A comprehensive prevention program includes recommendations on lifestyle modification (diet, exercise, body weight reduction, quitting smoking, behavioural and psychosocial issues) that may positively improve endothelial function and microvascular dysfunction. In particular, reduction of body weight in postmenopausal women with hypertension and microvascular angina is an important aim due to the positive effects of weight loss on both blood pressure and insulin resistance. ACE inhibitors are the therapy of choice in this setting, given their beneficial effects on blood pressure, endothelial function and exercise-induced ischaemia in CSX.
In addition, ACE inhibitors may counteract the hyperactivity of the RAAS observed in patients with arterial hypertension, particularly in the subgroup of postmenopausal women, and in those with CSX, as first shown by Kaski et al [14].
Interestingly, drugs working on a similar pathway, i.e., the angiotensin II receptor, type I, antagonist irbesartan, did not show significant subjective or objective improvement in patients with CSX [15]. The activation of the bradikynin axis by ACE inhibitors may be the reason for the different responses to these agents.

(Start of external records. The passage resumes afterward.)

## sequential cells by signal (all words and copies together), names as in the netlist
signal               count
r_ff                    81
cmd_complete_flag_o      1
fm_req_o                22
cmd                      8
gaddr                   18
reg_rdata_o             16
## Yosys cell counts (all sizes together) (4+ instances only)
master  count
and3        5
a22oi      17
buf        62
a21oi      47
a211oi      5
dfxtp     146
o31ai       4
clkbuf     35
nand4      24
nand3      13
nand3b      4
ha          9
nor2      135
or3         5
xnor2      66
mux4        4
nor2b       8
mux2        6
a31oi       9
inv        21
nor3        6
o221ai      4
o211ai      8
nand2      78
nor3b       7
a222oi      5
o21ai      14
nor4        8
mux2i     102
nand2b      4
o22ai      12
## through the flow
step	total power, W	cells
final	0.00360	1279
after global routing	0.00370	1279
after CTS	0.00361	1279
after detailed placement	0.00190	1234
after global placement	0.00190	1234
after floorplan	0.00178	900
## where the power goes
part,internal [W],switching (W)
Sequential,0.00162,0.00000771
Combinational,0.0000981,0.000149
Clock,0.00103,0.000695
File: src/rtl/pdk_consts.svh
// Constants for the keep-alive command interpreter: timing, codes, offsets.
`ifndef PDK_CONSTS_SVH
`define PDK_CONSTS_SVH
// System clock rate and the fixed serial bit rate.
`define PDK_CLK_HZ        40000000
`define PDK_BAUD_BPS      9600
// Cycles per bit time, rounded to nearest: 4167 cycles, 9599 bps.
`define PDK_BIT_CYC       ((`PDK_CLK_HZ + `PDK_BAUD_BPS / 2) / `PDK_BAUD_BPS)
// Keep-alive pulse high and low times in microseconds.
`define PDK_SHORT_ON_US   10000
`define PDK_SHORT_OFF_US  290000
`define PDK_LONG_ON_US    80000
`define PDK_LONG_OFF_US   220000
// Microseconds to clock cycles, scaled first to avoid 32-bit overflow.
`define PDK_US2CYC(t)     ((t) * (`PDK_CLK_HZ / 1000000))
// Command codes received on the serial input.
`define PDK_CMD_TIER      8'h01
`define PDK_CMD_STATUS    8'h02
`define PDK_CMD_VOLT      8'h03
`define PDK_CMD_KA_ON     8'h04
`define PDK_CMD_KA_OFF    8'h05
// Register byte offsets on the bus.
`define PDK_OFS_INFO      8'h00
`define PDK_OFS_VCODE     8'h04
`define PDK_OFS_STATE     8'h08
// Field positions inside the information register.
`define PDK_INFO_STYLE    8
`define PDK_INFO_AUTO     9
`define PDK_INFO_CNT      12
// Reset value of the writable registers.
`define PDK_RST_REG       32'h0000_0000
`endif

File: src/rtl/pdk_pkg.sv
// Types shared by the keep-alive command interpreter.
package pdk_pkg;
  // Response sequencer states.
  typedef enum logic [1:0] {
    ST_IDLE,
    ST_SECOND,
    ST_BUSY
  } pdk_state_t;
endpackage
===== src/pkg/i2cs_pkg.sv =====
// Shared constants and types of the two-wire bus slave port.
// Assumes a 32-bit AXI4-Lite register bus and word-aligned registers.
package i2cs_pkg;

	// ==========================================================
	// Register byte offsets
	localparam logic [7:0] I2CS_STATUS_OFS = 8'h00;
	localparam logic [7:0] I2CS_MASK_OFS = 8'h04;
	localparam logic [7:0] I2CS_OWN_OFS = 8'h08;
	localparam logic [7:0] I2CS_CTRL_OFS = 8'h0C;
	localparam logic [7:0] I2CS_RX_OFS = 8'h10;
	localparam logic [7:0] I2CS_TX_OFS = 8'h14;

	// ==========================================================
	// Status field positions
	localparam int I2CS_ST_ACK = 15;
	localparam int I2CS_ST_DA = 5;
	localparam int I2CS_ST_STOP = 4;
	localparam int I2CS_ST_START = 3;
	localparam int I2CS_ST_RW = 2;
	localparam int I2CS_ST_RXF = 1;
	localparam int I2CS_ST_TXF = 0;

	// Control field positions
	localparam int I2CS_CTRL_EN = 0;
	localparam int I2CS_CTRL_TEN = 1;

	// ==========================================================
	// Reset values and widths
	localparam int I2CS_ADDR_BITS = 10;
	localparam logic [9:0] I2CS_MASK_RST = 10'h000;
	localparam logic [9:0] I2CS_OWN_RST = 10'h000;
	localparam logic [1:0] I2CS_CTRL_RST = 2'h0;
	localparam logic [7:0] I2CS_TX_RST = 8'h00;
	localparam logic [3:0] I2CS_BITS_PER_BYTE = 4'h8;
	localparam logic [4:0] I2CS_TEN_HDR = 5'h1E;

	// AXI response codes
	localparam logic [1:0] I2CS_RESP_OKAY = 2'h0;
	localparam logic [1:0] I2CS_RESP_SLVERR = 2'h2;

	// ==========================================================
	// Types
	typedef enum logic [3:0] {
		I2CS_IDLE = 4'h0,
		I2CS_ADDR = 4'h1,
		I2CS_ADDR_ACK = 4'h2,
		I2CS_ADDR2 = 4'h3,
		I2CS_RX = 4'h4,
		I2CS_RX_ACK = 4'h5,
		I2CS_TX = 4'h6,
		I2CS_TX_ACK = 4'h7
	} i2cs_state_t;

	typedef struct packed {
		logic start;
		logic stop;
		logic sclRise;
		logic sclFall;
		logic sda;
	} i2cs_cond_t;

	typedef struct packed {
		logic ackResult;
		logic dataOrAddr;
		logic stopSeen;
		logic startSeen;
		logic readDir;
		logic receiveHoldingFull;
		logic transmitHoldingFull;
	} i2cs_status_t;

endpackage
`src/fob_regs.svh`:
```
/*
  Offsets, field positions, reset values and timing counts of the fanout
  output-enable controller. Included by bare name by the design files.
*/
`ifndef FOB_REGS_SVH
`define FOB_REGS_SVH

// Register byte offsets on the Avalon-MM slave
`define FOB_OFS_MGMT_OE   6'h00
`define FOB_OFS_OUTCTL    6'h04
`define FOB_OFS_SHIFT     6'h08
`define FOB_OFS_STATE     6'h0c
`define FOB_OFS_IRQ_STAT  6'h10
`define FOB_OFS_IRQ_MASK  6'h14
`define FOB_OFS_ACTIVE    6'h18

// Reset values
`define FOB_MGMT_OE_RST   20'hfffff
`define FOB_OUTCTL_RST    20'hfffff
`define FOB_SHIFT_RST     20'h00000
`define FOB_IRQ_MASK_RST  3'h0

// Polarity: output 19 runs inverted against outputs 18..0
`define FOB_INVERT_MASK   20'h80000

// State register field positions
`define FOB_ST_SB_MODE    0
`define FOB_ST_STARTED    1
`define FOB_ST_PDOWN      2
`define FOB_ST_LOSS       3
`define FOB_ST_LOSS_PIN   4

// Loss-of-signal timeout; least time, rounded up to whole cycles
`define FOB_CLK_PERIOD_NS 25
`define FOB_LOS_TIME_NS   1000
`define FOB_LOS_CYCLES    ((`FOB_LOS_TIME_NS + `FOB_CLK_PERIOD_NS - 1) / `FOB_CLK_PERIOD_NS)
`define FOB_LOS_CNT_W     6

`endif

```
`src/fob_pkg.sv`:
```
/*
  Types of the fanout output-enable controller: power state, side-band
  pin group and interrupt event group. Assumes fob_regs.svh for numbers.
*/
package fob_pkg;

  typedef enum logic [1:0] {
    fob_st_wait  = 2'b00,
    fob_st_run   = 2'b01,
    fob_st_pdown = 2'b10
  } fob_state_t;

  typedef struct packed {
    logic serial_in;
    logic shift_clock;
    logic shift_load;
  } fob_sb_pins_t;

  typedef struct packed {
    logic pdown;
    logic load;
    logic loss;
  } fob_irq_t;

endpackage

```
`src/fob_sync.sv`:
```
/*
  Two-flop synchroniser for a vector of unrelated level inputs.
  Assumes each bit is an independent level; no bus coherency is given.
*/
`timescale 1ns/1ps
module fob_sync #(
  parameter int W = 1
) (
  // Clock and reset
  input  wire logic         i_clk,
  input  wire logic         i_rst_n,
  // Asynchronous levels in, synchronised levels out
  input  wire logic [W-1:0] i_async,
  output logic      [W-1:0] o_sync
);
  logic [W-1:0] meta;

  always_ff @(posedge i_clk or negedge i_rst_n) begin
    if (!i_rst_n) begin
      meta   <= '0;
      o_sync <= '0;
    end else begin
      meta   <= i_async;
      o_sync <= meta;
    end
  end
endmodule

```
`src/fob_fanout_ctrl.sv`:
```
/*
  Output-enable and side-band control of a twenty-output clock fanout
  buffer, with power sequencing, loss-of-signal flag and an Avalon-MM
  register slave. Assumes all pins are asynchronous to i_clk (40 MHz)
  and that the side-band shift clock runs well below a quarter of it.
*/
// Design decisions made here: the Avalon-MM register port and the address map.
// Functional notes
// - Strap 0: shared pins are enables; 1: side-band
// - Side-band keeps bus and dedicated enables working
// - Dedicated enable pins active low: 0 enables
// - Pin 5 shared: enable, or serial data in
// - Shift clock rising edge shifts data in
// - Shift-load low inhibits shifting, high allows
// - Shift-load falling edge copies shift register out
// - Shift register drives serial chain output
// - First power-good high samples strap, starts up
// - Low powers down; high resumes, no resample
// - Loss flag pulled low while reference absent
// - Output 19 polarity inverted against 18..0
`timescale 1ns/1ps
`include "fob_regs.svh"
module fob_fanout_ctrl (
  // Clock and reset
  input  wire logic        i_clk,
  input  wire logic        i_rst_n,
  // Avalon-MM slave
  input  wire logic [5:0]  i_avs_address,
  input  wire logic        i_avs_read,
  input  wire logic        i_avs_write,
  input  wire logic [31:0] i_avs_writedata,
  input  wire logic [3:0]  i_avs_byteenable,
  output logic      [31:0] o_avs_readdata,
  output logic             o_avs_waitrequest,
  // Straps and control pins
  input  wire logic        i_sideband_select_strap,
  input  wire logic        i_power_good_power_down_n,
  input  wire logic        i_reference_clock_in,
  // Enable pins, three of them shared with the side-band port
  input  wire logic        i_out5_enable_or_serial_in,
  input  wire logic        i_out6_enable_or_shift_clock,
  input  wire logic        i_out10_enable_or_shift_load,
  input  wire logic        i_output7_enable_n,
  input  wire logic        i_output8_enable_n,
  input  wire logic        i_output9_enable_n,
  input  wire logic        i_output11_enable_n,
  input  wire logic        i_output12_enable_n,
  // Open-drain loss flag
  input  wire logic        i_input_loss_flag_n,
  output logic             o_input_loss_flag_n,
  output logic             o_input_loss_flag_n_oe,
  // Clock path control and side-band chain
  output logic      [19:0] o_clk_enable,
  output logic      [19:0] o_clk_invert,
  output logic             o_serial_chain_out,
  // Interrupt
  output logic             o_irq
);

  localparam logic [`FOB_LOS_CNT_W-1:0] LOS_LIMIT = `FOB_LOS_CNT_W'(`FOB_LOS_CYCLES);

  logic [11:0]             pin_raw;
  logic [11:0]             pin_s;
  fob_pkg::fob_sb_pins_t   sb_now;
  fob_pkg::fob_sb_pins_t   sb_prev;
  fob_pkg::fob_state_t     st;
  fob_pkg::fob_state_t     next_st;
  fob_pkg::fob_irq_t       irq_stat;
  fob_pkg::fob_irq_t       irq_mask;
  fob_pkg::fob_irq_t       irq_ev;
  fob_pkg::fob_irq_t       irq_clr;
  logic                    strap_s;
  logic                    pg_s;
  logic                    ref_s;
  logic                    ref_prev;
  logic                    loss_pin_s;
  logic                    sb_mode;
  logic                    powered;
  logic                    shift_rise;
  logic                    load_fall;
  logic                    shift_go;
  logic [19:0]             shreg;
  logic [19:0]             outctl;
  logic [19:0]             mgmt_oe;
  logic [19:0]             pin_n;
  logic [19:0]             next_en;
  logic [`FOB_LOS_CNT_W-1:0] los_cnt;
  logic                    loss;
  logic                    ref_edge;
  logic                    ack;
  logic                    wr_acc;
  logic [23:0]             be_bits;
  logic [31:0]             next_rdata;

  // Every pin is asynchronous to i_clk
  assign pin_raw = {i_input_loss_flag_n, i_sideband_select_strap, i_power_good_power_down_n,
                    i_reference_clock_in, i_output12_enable_n, i_output11_enable_n,
                    i_out10_enable_or_shift_load, i_output9_enable_n, i_output8_enable_n,
                    i_output7_enable_n, i_out6_enable_or_shift_clock, i_out5_enable_or_serial_in};

  fob_sync #(
    .W (12)
  ) u_sync (
    .i_clk   (i_clk),
    .i_rst_n (i_rst_n),
    .i_async (pin_raw),
    .o_sync  (pin_s)
  );

  assign loss_pin_s = pin_s[11];
  assign strap_s    = pin_s[10];
  assign pg_s       = pin_s[9];
  assign ref_s      = pin_s[8];
  assign sb_now     = '{serial_in: pin_s[0], shift_clock: pin_s[1], shift_load: pin_s[5]};

  // Power sequencing
  always_ff @(posedge i_clk or negedge i_rst_n) begin
    if (!i_rst_n) begin
      st <= fob_pkg::fob_st_wait;
    end else begin
      st <= next_st;
    end
  end

  always_comb begin
    next_st = st;
    case (st)
      fob_pkg::fob_st_wait: begin
        if (pg_s) begin
          next_st = fob_pkg::fob_st_run;
        end
      end
      fob_pkg::fob_st_run: begin
        if (!pg_s) begin
          next_st = fob_pkg::fob_st_pdown;
        end
      end
      fob_pkg::fob_st_pdown: begin
        if (pg_s) begin
          next_st = fob_pkg::fob_st_run;
        end
      end
      default: begin
        next_st = fob_pkg::fob_st_wait;
      end
    endcase
  end

  assign powered = (st == fob_pkg::fob_st_run);

  // Strap caught once at first power-good; later changes are ignored
  always_ff @(posedge i_clk or negedge i_rst_n) begin
    if (!i_rst_n) begin
      sb_mode <= 1'b0;
    end else if (st == fob_pkg::fob_st_wait && pg_s) begin
      sb_mode <= strap_s;
    end
  end

  // Side-band edge detection on the synchronised pins
  always_ff @(posedge i_clk or negedge i_rst_n) begin
    if (!i_rst_n) begin
      sb_prev <= '0;
    end else begin
      sb_prev <= sb_now;
    end
  end

  assign shift_rise = sb_now.shift_clock && !sb_prev.shift_clock;
  assign load_fall  = !sb_now.shift_load && sb_prev.shift_load;
  assign shift_go   = sb_mode && sb_now.shift_load && shift_rise;

  // Shift register, bit 19 leaves first
  always_ff @(posedge i_clk or negedge i_rst_n) begin
    if (!i_rst_n) begin
      shreg <= `FOB_SHIFT_RST;
    end else if (shift_go) begin
      shreg <= {shreg[18:0], sb_now.serial_in};
    end
  end

  assign o_serial_chain_out = shreg[19];

  always_ff @(posedge i_clk or negedge i_rst_n) begin
    if (!i_rst_n) begin
      outctl <= `FOB_OUTCTL_RST;
    end else if (sb_mode && load_fall) begin
      outctl <= shreg;
    end
  end

  // Pin enables; shared pins stop gating once repurposed
  always_comb begin
    pin_n     = '0;
    pin_n[5]  = sb_mode ? 1'b0 : pin_s[0];
    pin_n[6]  = sb_mode ? 1'b0 : pin_s[1];
    pin_n[10] = sb_mode ? 1'b0 : pin_s[5];
    pin_n[7]  = pin_s[2];
    pin_n[8]  = pin_s[3];
    pin_n[9]  = pin_s[4];
    pin_n[11] = pin_s[6];
    pin_n[12] = pin_s[7];
  end

  for (genvar i = 0; i < 20; i++) begin : g_en
    assign next_en[i] = powered && !pin_n[i] && mgmt_oe[i] && (!sb_mode || outctl[i]);
  end

  always_ff @(posedge i_clk or negedge i_rst_n) begin
    if (!i_rst_n) begin
      o_clk_enable <= '0;
    end else begin
      o_clk_enable <= next_en;
    end
  end

  assign o_clk_invert = `FOB_INVERT_MASK;

  // Loss detect; only edges seen by i_clk count, so the reference pin
  // here must be a divided or activity level below 20 MHz
  assign ref_edge = ref_s ^ ref_prev;

  always_ff @(posedge i_clk or negedge i_rst_n) begin
    if (!i_rst_n) begin
      ref_prev <= 1'b0;
      los_cnt  <= '0;
      loss     <= 1'b0;
    end else begin
      ref_prev <= ref_s;
      if (ref_edge) begin
        los_cnt <= '0;
        loss    <= 1'b0;
      end else if (los_cnt != LOS_LIMIT) begin
        los_cnt <= los_cnt + 1'b1;
      end else begin
        loss <= 1'b1;
      end
    end
  end

  assign o_input_loss_flag_n    = 1'b0;
  assign o_input_loss_flag_n_oe = loss;

  // Avalon-MM: one wait state on every access
  assign o_avs_waitrequest = !ack;
  assign wr_acc  = i_avs_write && ack;
  assign be_bits = {{8{i_avs_byteenable[2]}}, {8{i_avs_byteenable[1]}}, {8{i_avs_byteenable[0]}}};

  always_ff @(posedge i_clk or negedge i_rst_n) begin
    if (!i_rst_n) begin
      ack <= 1'b0;
    end else begin
      ack <= (i_avs_read || i_avs_write) && !ack;
    end
  end

  always_ff @(posedge i_clk or negedge i_rst_n) begin
    if (!i_rst_n) begin
      mgmt_oe <= `FOB_MGMT_OE_RST;
    end else if (wr_acc && i_avs_address == `FOB_OFS_MGMT_OE) begin
      mgmt_oe <= (mgmt_oe & ~be_bits[19:0]) | (i_avs_writedata[19:0] & be_bits[19:0]);
    end
  end

  always_ff @(posedge i_clk or negedge i_rst_n) begin
    if (!i_rst_n) begin
      irq_mask <= `FOB_IRQ_MASK_RST;
    end else if (wr_acc && i_avs_address == `FOB_OFS_IRQ_MASK && i_avs_byteenable[0]) begin
      irq_mask <= i_avs_writedata[2:0];
    end
  end

  // Sticky events; a set in the clearing cycle survives
  assign irq_ev.loss  = !loss && !ref_edge && los_cnt == LOS_LIMIT;
  assign irq_ev.load  = sb_mode && load_fall;
  assign irq_ev.pdown = powered && !pg_s;
  assign irq_clr = (wr_acc && i_avs_address == `FOB_OFS_IRQ_STAT && i_avs_byteenable[0])
                   ? i_avs_writedata[2:0] : 3'h0;

  always_ff @(posedge i_clk or negedge i_rst_n) begin
    if (!i_rst_n) begin
      irq_stat <= '0;
    end else begin
      irq_stat <= (irq_stat & ~irq_clr) | irq_ev;
    end
  end

  assign o_irq = |(irq_stat & irq_mask);

  always_comb begin
    next_rdata = 32'h0;
    case (i_avs_address)
      `FOB_OFS_MGMT_OE:  next_rdata = {12'h0, mgmt_oe};
      `FOB_OFS_OUTCTL:   next_rdata = {12'h0, outctl};
      `FOB_OFS_SHIFT:    next_rdata = {12'h0, shreg};
      `FOB_OFS_STATE: begin
        next_rdata[`FOB_ST_SB_MODE]  = sb_mode;
        next_rdata[`FOB_ST_STARTED]  = (st != fob_pkg::fob_st_wait);
        next_rdata[`FOB_ST_PDOWN]    = (st == fob_pkg::fob_st_pdown);
        next_rdata[`FOB_ST_LOSS]     = loss;
        next_rdata[`FOB_ST_LOSS_PIN] = loss_pin_s;
      end
      `FOB_OFS_IRQ_STAT: next_rdata = {29'h0, irq_stat};
      `FOB_OFS_IRQ_MASK: next_rdata = {29'h0, irq_mask};
      `FOB_OFS_ACTIVE:   next_rdata = {12'h0, o_clk_enable};
      default:           next_rdata = 32'h0;
    endcase
  end

  always_ff @(posedge i_clk or negedge i_rst_n) begin
    if (!i_rst_n) begin
      o_avs_readdata <= 32'h0;
    end else if (i_avs_read && !ack) begin
      o_avs_readdata <= next_rdata;
    end
  end

  // Checks
  property p_mux_as_enable;
    @(posedge i_clk) disable iff (!i_rst_n)
    (powered && !sb_mode) |=> o_clk_enable[6] == (!$past(pin_s[1]) && $past(mgmt_oe[6]));
  endproperty
  a_mux_as_enable: assert property (p_mux_as_enable) else $error("shared pin 6 not acting as enable");

  property p_sb_keeps_pins;
    @(posedge i_clk) disable iff (!i_rst_n)
    (powered && sb_mode && pin_s[2]) |=> !o_clk_enable[7];
  endproperty
  a_sb_keeps_pins: assert property (p_sb_keeps_pins) else $error("pin 7 ignored in side-band mode");

  property p_pin_active_low;
    @(posedge i_clk) disable iff (!i_rst_n)
    (powered && !pin_s[4] && mgmt_oe[9] && (!sb_mode || outctl[9])) |=> o_clk_enable[9];
  endproperty
  a_pin_active_low: assert property (p_pin_active_low) else $error("low pin 9 did not enable output");

  property p_shift_in;
    @(posedge i_clk) disable iff (!i_rst_n)
    (sb_mode && sb_now.shift_load && shift_rise) |=>
      shreg == {$past(shreg[18:0]), $past(sb_now.serial_in)} && o_serial_chain_out == $past(shreg[18]);
  endproperty
  a_shift_in: assert property (p_shift_in) else $error("shift edge did not shift in data");

  property p_shift_inhibit;
    @(posedge i_clk) disable iff (!i_rst_n)
    (!sb_now.shift_load || !sb_mode) |=> $stable(shreg);
  endproperty
  a_shift_inhibit: assert property (p_shift_inhibit) else $error("shift while load low");

  property p_load_copy;
    @(posedge i_clk) disable iff (!i_rst_n)
    (sb_mode && load_fall) |=> outctl == $past(shreg) ##1 (o_clk_enable & ~$past(outctl)) == 20'h0;
  endproperty
  a_load_copy: assert property (p_load_copy) else $error("load fall did not copy shift register");

  property p_startup;
    @(posedge i_clk) disable iff (!i_rst_n)
    (st == fob_pkg::fob_st_wait && pg_s) |=> powered && sb_mode == $past(strap_s);
  endproperty
  a_startup: assert property (p_startup) else $error("startup did not sample strap");

  property p_power_down;
    @(posedge i_clk) disable iff (!i_rst_n)
    (powered && !pg_s) |=> st == fob_pkg::fob_st_pdown && $stable(sb_mode) ##1 o_clk_enable == 20'h0;
  endproperty
  a_power_down: assert property (p_power_down) else $error("power-down not entered");

  property p_loss_flag;
    @(posedge i_clk) disable iff (!i_rst_n)
    ref_edge |=> !o_input_loss_flag_n_oe [*8];
  endproperty
  a_loss_flag: assert property (p_loss_flag) else $error("loss flag set despite reference edge");

endmodule

```
`config.mk`:
```
export PLATFORM = sky130hd
export DESIGN_NAME = fob_fanout_ctrl
export DESIGN_NICKNAME = d
export VERILOG_FILES = /design/src/fob_pkg.sv /design/src/fob_sync.sv /design/src/fob_fanout_ctrl.sv
export VERILOG_INCLUDE_DIRS = /design/src
export SDC_FILE = /design/constraint.sdc
export NUM_CORES = 1
export LEC_CHECK = 0
export ABC_AREA = 1
export BUFFER_PORTS_ARGS = -buffer_cell sky130_fd_sc_hd__buf_2
export CORE_MARGIN = 1.5
export CORE_UTILIZATION = 45
export DETAILED_ROUTE_END_ITERATION = 8
export PLACE_DENSITY_LB_ADDON = 0.05
export SLEW_MARGIN = 20
export SYNTH_ARGS = -nofsm -noshare
export SYNTH_HDL_FRONTEND = slang
export SYNTH_HIERARCHICAL = 1
export SYNTH_SLANG_ARGS = --single-unit
```
`constraint.sdc`:
```
create_clock -name i_clk -period 1.24 [get_ports i_clk]
set_input_delay 0.186 -clock i_clk [delete_from_list [all_inputs] [get_ports i_clk]]
set_output_delay 0.186 -clock i_clk [all_outputs]
set_load 0.02 [all_outputs]
```
## Word-level counts from Yosys, hierarchy flattened

Index checks and enable logic that the tools add are counted.

| operators by class | value |
|---|---|
| add/subtract/negate cells | 1 |
| eq/ne operators | 13 |
| muxes and demuxes | 13 |
| bitwise gates (word level) | 9 |
| reduce and logical (&&, ||, !) cells | 108 |

Operators with widths:

| cell | number |
|---|---|
| 1-bit logical AND | 65 |
| 15-bit case mux with 4 select lines | 1 |
| 20-bit bitwise AND | 2 |
| 5-bit case mux with 7 select lines | 1 |
| 1-bit logical OR | 21 |
| 20-bit NOT | 1 |
| 20-bit OR | 1 |
| 6-bit by 5-bit == test with 1-bit output (second input constant) | 3 |
| 1-bit zero test | 15 |
| 6-bit by 4-bit == test with 1-bit output (second input constant) | 2 |
| 6-bit 2-to-1 mux | 2 |
| 6-bit by 1-bit adder with 6-bit output (second input constant) | 1 |
| 3-bit bitwise AND | 2 |
| 6-bit by 3-bit == test with 1-bit output (second input constant) | 1 |
| 6-bit == test (second input constant) | 1 |
| 6-bit zero test | 1 |
| 6-bit != test (second input constant) | 1 |
| 1-bit 2-to-1 mux | 5 |
| 2-bit 2-to-1 mux | 2 |
| 2-bit != test (second input constant) | 2 |
| 2-bit case mux with 2 select lines | 1 |
| 2-bit nonzero test | 2 |
| 3-bit 2-to-1 mux | 1 |
| 3-bit NOT | 1 |
| 9 further kinds | 9 |

| word-level totals | value |
|---|---|
| register bits | 156 |
| output and inout port bits | 77 |

## Logic depth before layout (Yosys ltp)

Gate-level depths: netlist of run 1.

| depth | value |
|---|---|
| depth after elaboration | 7 |
| gate-level depth with buffers | 9 |
| depth with buffers taken out | 9 |

## Hierarchy

Netlist of run 1, hierarchy kept.

By module, submodules not included:

| module | instances | cells an instance | area an instance (um^2) |
|---|---|---|---|
| fob_fanout_ctrl | 1 | 681 | 5661.7 |
| fob_sync | 1 | 24 | 600.6 |

## Least setup slack after synthesis of run 1

OpenSTA, ideal clock, no wires.

| path | value |
|---|---|
| kind | register to register |
| from | register ack |
| to | register o_avs_readdata[10] |
| library setup time | 0.066 ns |
| arrival | 1.194 ns |
| data required time | 1.174 ns |
| slack | -0.019 ns |
| stages on the path, launching flop included | 6 |
| clock period less this slack | 1.259 ns |
| cells stage by stage | dfrtp_1 nor2_1 clkbuf_1 buf_1 nand2_1 nand2_1 |

| between the ends | value |
|---|---|
| word-level cells in the longest chain between the ends | 2 |

RTL lines:

| item | line | RTL |
|---|---|---|
| start, declared | fob_fanout_ctrl.sv:90 | `logic ack;` |
| start signal, assigned | fob_fanout_ctrl.sv:253 | `ack <= (i_avs_read \|\| i_avs_write) && !ack;` |
| 1-bit zero test | fob_fanout_ctrl.sv:313 | `end else if (i_avs_read && !ack) begin` |
| 1-bit logical AND | fob_fanout_ctrl.sv:313 |  |
| end signal, assigned | fob_fanout_ctrl.sv:314 | `o_avs_readdata <= next_rdata;` |
| end, declared | fob_fanout_ctrl.sv:33 | `output logic [31:0] o_avs_readdata,` |

No other way between the ends.
A chain may end at the register's enable or synchronous reset.

## Worst setup path in the final report of run 1

| path | value |
|---|---|
| from | register ack |
| to | output o_avs_waitrequest |

| between the ends | value |
|---|---|
| word-level cells in the longest chain between the ends | 1 |

RTL lines:

| item | line | RTL |
|---|---|---|
| 1-bit zero test | fob_fanout_ctrl.sv:245 | `assign o_avs_waitrequest = !ack;` |
| end, declared | fob_fanout_ctrl.sv:34 | `output logic o_avs_waitrequest,` |

No other way between the ends.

Beta-blockers have been shown to reduce the frequency and severity of angina and to improve exercise tolerance in patients with CSX. Newer beta-blockers with a positive effect on NO release, such as carvedilol and nebivolol, are likely to be more effective in this context [16].
Conclusion
Systemic hypertension is often associated with microvascular angina. Several pathogenetic mechanisms have been identified which represent suitable targets for treatment. Microvascular dysfunction needs to be investigated (and treated if present) in patients with systemic hypertension, angina and angiographically normal coronary arteries.